Mis pasos me dirigieron a aquel lugar que tantas ansias me provocaba desde niño. Ya estando alejado del pueblo pude encontrar nuevamente el sendero que tantas ilusiones prendió en mí durante mis aventuras de pequeño. Mágicamente podía divisar también al árbol. Sí, aquel enorme que dio inicio a todo en un día cualquiera. Se encontraba allí, en los lindes del bosque, en el sendero protegido de todo, del olvido, del reemplazo, de la destrucción. Se encontraba tal cual antes. Tan alto, majestuoso, bello y misterioso. Un vivo fragmento de la tierra prometida que ha sido arrancada por humanos. Me senté en el lugar, saqué una cajita de mi mochila y abracé su contenido. Observé.
Escapaba de mi padre aquel día. Sabía que vendría a buscarme. Pero no quería verlo por un rato. Corría hacia el bosque llorando, cuando me detuve frente al gran árbol. Me parecía acogedor. Me acerqué al enorme natural que tenía enfrente y me senté bajo sus sombras para tranquilizarme como siempre. Luego, observé alrededor como descubriendo los detalles que habían sido puestos ahí para mi. Me distraía. Todo de un buen verde, iluminado, de suaves sensaciones. Mis lágrimas comenzaron a detenerse y, en cambio, mi sonrisa marcaba cada vez más mi entorno. El pasto, los arbustos, los árboles. Qué bellos cantos los que propiciaron las aves desde lo alto de la frondosa bóveda. Mi entorno en conjunto sumió a mi conciencia en su realidad misma, convirtiéndome en un ente más de su corriente. Pertenecía a ellos ahora. Y comencé a ver claramente la esencia que manaba de sus formas.
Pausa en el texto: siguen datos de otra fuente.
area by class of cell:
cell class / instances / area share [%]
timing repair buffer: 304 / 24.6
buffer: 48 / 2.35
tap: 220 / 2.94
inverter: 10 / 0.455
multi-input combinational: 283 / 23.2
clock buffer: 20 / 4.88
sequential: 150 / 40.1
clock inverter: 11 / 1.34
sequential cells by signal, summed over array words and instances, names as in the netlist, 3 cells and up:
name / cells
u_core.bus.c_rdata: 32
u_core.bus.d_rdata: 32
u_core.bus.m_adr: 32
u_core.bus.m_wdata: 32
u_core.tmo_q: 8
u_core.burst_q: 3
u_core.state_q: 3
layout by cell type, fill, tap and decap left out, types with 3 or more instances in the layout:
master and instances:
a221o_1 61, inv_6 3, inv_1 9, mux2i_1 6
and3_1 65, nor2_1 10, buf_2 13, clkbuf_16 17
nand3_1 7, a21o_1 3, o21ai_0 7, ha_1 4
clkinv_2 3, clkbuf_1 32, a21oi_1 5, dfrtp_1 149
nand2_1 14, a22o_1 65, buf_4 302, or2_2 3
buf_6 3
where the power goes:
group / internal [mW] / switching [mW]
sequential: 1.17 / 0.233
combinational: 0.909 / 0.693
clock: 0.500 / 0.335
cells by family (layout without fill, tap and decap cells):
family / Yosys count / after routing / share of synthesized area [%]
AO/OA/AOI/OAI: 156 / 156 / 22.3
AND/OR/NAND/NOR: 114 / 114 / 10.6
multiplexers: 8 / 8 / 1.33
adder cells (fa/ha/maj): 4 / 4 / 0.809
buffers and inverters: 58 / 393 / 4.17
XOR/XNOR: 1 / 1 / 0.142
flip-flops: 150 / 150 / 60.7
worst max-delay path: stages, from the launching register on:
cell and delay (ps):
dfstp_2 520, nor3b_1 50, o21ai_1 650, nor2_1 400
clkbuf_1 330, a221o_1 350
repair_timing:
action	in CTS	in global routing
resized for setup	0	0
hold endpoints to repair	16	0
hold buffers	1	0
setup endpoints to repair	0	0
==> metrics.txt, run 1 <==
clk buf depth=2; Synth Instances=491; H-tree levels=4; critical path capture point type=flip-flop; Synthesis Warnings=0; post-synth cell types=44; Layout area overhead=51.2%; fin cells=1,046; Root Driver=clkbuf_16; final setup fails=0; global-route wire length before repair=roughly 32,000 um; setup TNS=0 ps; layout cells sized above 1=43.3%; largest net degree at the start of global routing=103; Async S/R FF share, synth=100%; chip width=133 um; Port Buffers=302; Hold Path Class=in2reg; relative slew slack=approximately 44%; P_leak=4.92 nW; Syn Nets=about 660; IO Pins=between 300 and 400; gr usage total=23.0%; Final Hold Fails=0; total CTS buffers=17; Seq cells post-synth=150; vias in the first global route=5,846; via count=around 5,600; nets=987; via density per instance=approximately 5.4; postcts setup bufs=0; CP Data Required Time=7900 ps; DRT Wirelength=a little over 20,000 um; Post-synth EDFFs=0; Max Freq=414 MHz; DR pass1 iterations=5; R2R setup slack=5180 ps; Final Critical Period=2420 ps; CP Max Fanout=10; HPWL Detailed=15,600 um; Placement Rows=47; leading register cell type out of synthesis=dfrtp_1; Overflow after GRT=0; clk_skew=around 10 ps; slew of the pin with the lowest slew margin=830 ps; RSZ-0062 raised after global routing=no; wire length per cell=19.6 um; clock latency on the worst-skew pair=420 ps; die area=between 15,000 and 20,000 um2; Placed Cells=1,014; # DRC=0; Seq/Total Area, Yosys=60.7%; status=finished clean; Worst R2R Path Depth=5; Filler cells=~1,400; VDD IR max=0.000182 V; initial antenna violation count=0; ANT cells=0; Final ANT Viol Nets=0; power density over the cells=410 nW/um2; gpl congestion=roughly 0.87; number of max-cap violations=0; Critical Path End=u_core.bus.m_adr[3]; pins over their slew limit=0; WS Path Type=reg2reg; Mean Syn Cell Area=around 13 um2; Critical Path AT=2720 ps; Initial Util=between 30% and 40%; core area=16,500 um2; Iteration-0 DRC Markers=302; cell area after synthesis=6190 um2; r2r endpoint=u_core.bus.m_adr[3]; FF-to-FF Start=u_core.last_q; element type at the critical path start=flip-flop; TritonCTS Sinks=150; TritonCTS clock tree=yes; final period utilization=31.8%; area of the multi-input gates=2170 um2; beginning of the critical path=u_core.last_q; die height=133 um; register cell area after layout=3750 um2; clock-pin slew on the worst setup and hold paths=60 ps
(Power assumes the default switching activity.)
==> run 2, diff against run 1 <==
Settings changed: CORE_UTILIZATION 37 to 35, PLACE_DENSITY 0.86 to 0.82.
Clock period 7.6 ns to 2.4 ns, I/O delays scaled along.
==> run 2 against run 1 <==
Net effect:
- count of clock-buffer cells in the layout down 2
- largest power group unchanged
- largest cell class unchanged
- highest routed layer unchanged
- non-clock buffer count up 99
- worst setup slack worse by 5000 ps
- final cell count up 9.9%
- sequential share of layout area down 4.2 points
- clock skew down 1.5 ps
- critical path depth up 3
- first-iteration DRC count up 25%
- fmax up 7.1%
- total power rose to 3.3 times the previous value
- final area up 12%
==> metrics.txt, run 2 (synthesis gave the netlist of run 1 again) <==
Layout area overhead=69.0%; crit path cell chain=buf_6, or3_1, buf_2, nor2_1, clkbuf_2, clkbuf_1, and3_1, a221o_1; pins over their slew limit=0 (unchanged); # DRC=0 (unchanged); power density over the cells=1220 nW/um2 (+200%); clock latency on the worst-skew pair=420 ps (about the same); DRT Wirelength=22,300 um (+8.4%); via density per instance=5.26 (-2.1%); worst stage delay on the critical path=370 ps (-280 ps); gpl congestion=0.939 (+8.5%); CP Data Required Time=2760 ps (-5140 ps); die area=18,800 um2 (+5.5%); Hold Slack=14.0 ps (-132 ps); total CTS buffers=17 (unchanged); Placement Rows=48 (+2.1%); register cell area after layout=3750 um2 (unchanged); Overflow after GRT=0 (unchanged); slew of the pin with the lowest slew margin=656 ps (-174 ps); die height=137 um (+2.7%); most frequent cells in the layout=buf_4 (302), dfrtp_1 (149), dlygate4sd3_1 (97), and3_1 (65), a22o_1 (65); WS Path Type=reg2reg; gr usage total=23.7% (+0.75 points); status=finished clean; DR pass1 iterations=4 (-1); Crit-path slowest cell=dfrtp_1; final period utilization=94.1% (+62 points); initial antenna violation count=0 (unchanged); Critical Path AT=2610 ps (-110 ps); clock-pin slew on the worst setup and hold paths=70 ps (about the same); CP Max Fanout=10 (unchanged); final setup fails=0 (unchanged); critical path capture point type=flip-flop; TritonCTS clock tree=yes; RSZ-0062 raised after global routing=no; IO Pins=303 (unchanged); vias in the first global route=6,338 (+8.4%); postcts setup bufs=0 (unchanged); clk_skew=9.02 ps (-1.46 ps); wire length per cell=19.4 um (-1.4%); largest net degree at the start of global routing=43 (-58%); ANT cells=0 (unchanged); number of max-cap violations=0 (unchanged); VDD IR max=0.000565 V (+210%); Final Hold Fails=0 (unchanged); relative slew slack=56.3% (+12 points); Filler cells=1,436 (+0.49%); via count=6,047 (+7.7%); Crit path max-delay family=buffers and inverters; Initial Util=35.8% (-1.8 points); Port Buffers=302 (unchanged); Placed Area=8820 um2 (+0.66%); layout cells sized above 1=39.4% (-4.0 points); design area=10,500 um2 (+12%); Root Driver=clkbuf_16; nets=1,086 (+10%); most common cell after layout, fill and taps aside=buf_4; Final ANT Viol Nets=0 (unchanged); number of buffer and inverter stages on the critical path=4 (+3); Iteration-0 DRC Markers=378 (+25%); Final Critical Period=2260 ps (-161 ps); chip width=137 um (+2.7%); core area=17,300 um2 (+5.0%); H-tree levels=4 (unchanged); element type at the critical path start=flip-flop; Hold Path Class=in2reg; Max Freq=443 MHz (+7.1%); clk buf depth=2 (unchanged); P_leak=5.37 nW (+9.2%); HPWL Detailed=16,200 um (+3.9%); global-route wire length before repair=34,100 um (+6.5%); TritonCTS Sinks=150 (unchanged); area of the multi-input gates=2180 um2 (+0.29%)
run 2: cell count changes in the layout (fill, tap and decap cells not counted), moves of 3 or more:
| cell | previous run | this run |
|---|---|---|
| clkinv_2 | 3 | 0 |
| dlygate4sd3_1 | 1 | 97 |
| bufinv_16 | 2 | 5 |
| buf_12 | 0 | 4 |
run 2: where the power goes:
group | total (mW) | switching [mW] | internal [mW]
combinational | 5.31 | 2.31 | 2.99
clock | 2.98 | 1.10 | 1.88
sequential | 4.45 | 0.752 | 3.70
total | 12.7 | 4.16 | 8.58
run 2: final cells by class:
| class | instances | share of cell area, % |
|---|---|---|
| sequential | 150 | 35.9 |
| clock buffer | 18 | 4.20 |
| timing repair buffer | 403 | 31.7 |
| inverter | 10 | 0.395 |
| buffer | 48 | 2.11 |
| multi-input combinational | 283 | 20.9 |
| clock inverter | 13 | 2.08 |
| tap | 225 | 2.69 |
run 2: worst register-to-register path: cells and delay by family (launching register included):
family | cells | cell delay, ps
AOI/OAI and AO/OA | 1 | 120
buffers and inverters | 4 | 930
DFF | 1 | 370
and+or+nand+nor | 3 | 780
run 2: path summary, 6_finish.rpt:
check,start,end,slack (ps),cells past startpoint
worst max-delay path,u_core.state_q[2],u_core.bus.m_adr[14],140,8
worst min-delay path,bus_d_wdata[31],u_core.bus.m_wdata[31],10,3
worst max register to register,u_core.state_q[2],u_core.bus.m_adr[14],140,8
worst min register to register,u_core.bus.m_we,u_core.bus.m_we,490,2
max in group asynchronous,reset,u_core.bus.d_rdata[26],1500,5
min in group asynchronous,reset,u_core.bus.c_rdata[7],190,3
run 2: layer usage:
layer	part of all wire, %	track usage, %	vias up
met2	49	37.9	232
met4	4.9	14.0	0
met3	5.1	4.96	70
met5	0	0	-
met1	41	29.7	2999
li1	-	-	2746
Un pequeño hombrecito pisó mi mano de pronto. Sonreía, y se tomaba el bello gorro que le cubría su cabeza mientras saltaba alegre sobre mi brazo derecho. Usaba ropajes bastante peculiares, de tonos extraños, y sus colores se fundían a veces con los del paisaje mismo. Lo rodeaba una extravagante luminaria. No me asustaba, pues la paz que transmitía con cada uno de sus gestos era reconfortante. Me miró en un momento sin parar de sonreír y sacó de sus manos un extraño polvo que dispersó rápidamente por todo el lugar. Todo brillaba como nunca antes. Era de un color dorado, y los rayos del sol creaban formas al reflectar en las partículas de polvo que danzaban sobre mi cabeza. Centauros, unicornios y dragones. Fue un espectáculo para nunca olvidar. Recuerdo que luego, mientras seguía embobado con las formas relucientes, tocó mi nariz con una pequeña hoja, hecha a su propia medida, y me la tendió. La tomé, agradecido de aquel regalo, y en el mismo instante en que hice contacto con ella todo el lugar cambió radicalmente. Como una onda expansiva se repletó de formas inimaginables. Nos observaban. Caminando por entre las ramas, corriendo entre los pastos, flotando de aquí para allá, escondidos algunos detrás de las flores, las piedras, o los arbustos. Pertenecían al bosque, y al igual que el pequeño duende, complementaban con magia la realidad. Lo miré, extrañado, y me devolvió ya no una sonrisa, sino una conmovedora despedida.
Oí mi nombre. Era papá. Sabía donde encontrarme. Me volví y allí estaba, esperándome. Me levanté, sacudí mis pantalones, y caminé lentamente hacia él. Todo se había desvanecido. Antes que mi padre me viera ya se habían esfumado todas mis ilusiones. Ese día volví a casa dándole vueltas al suceso. De ahí en adelante cada vez que volvía a aquel lugar para intentar encontrarme nuevamente al hombrecito del gorro rojo nunca pude lograrlo. Y anhelé ese encuentro el resto de mis días.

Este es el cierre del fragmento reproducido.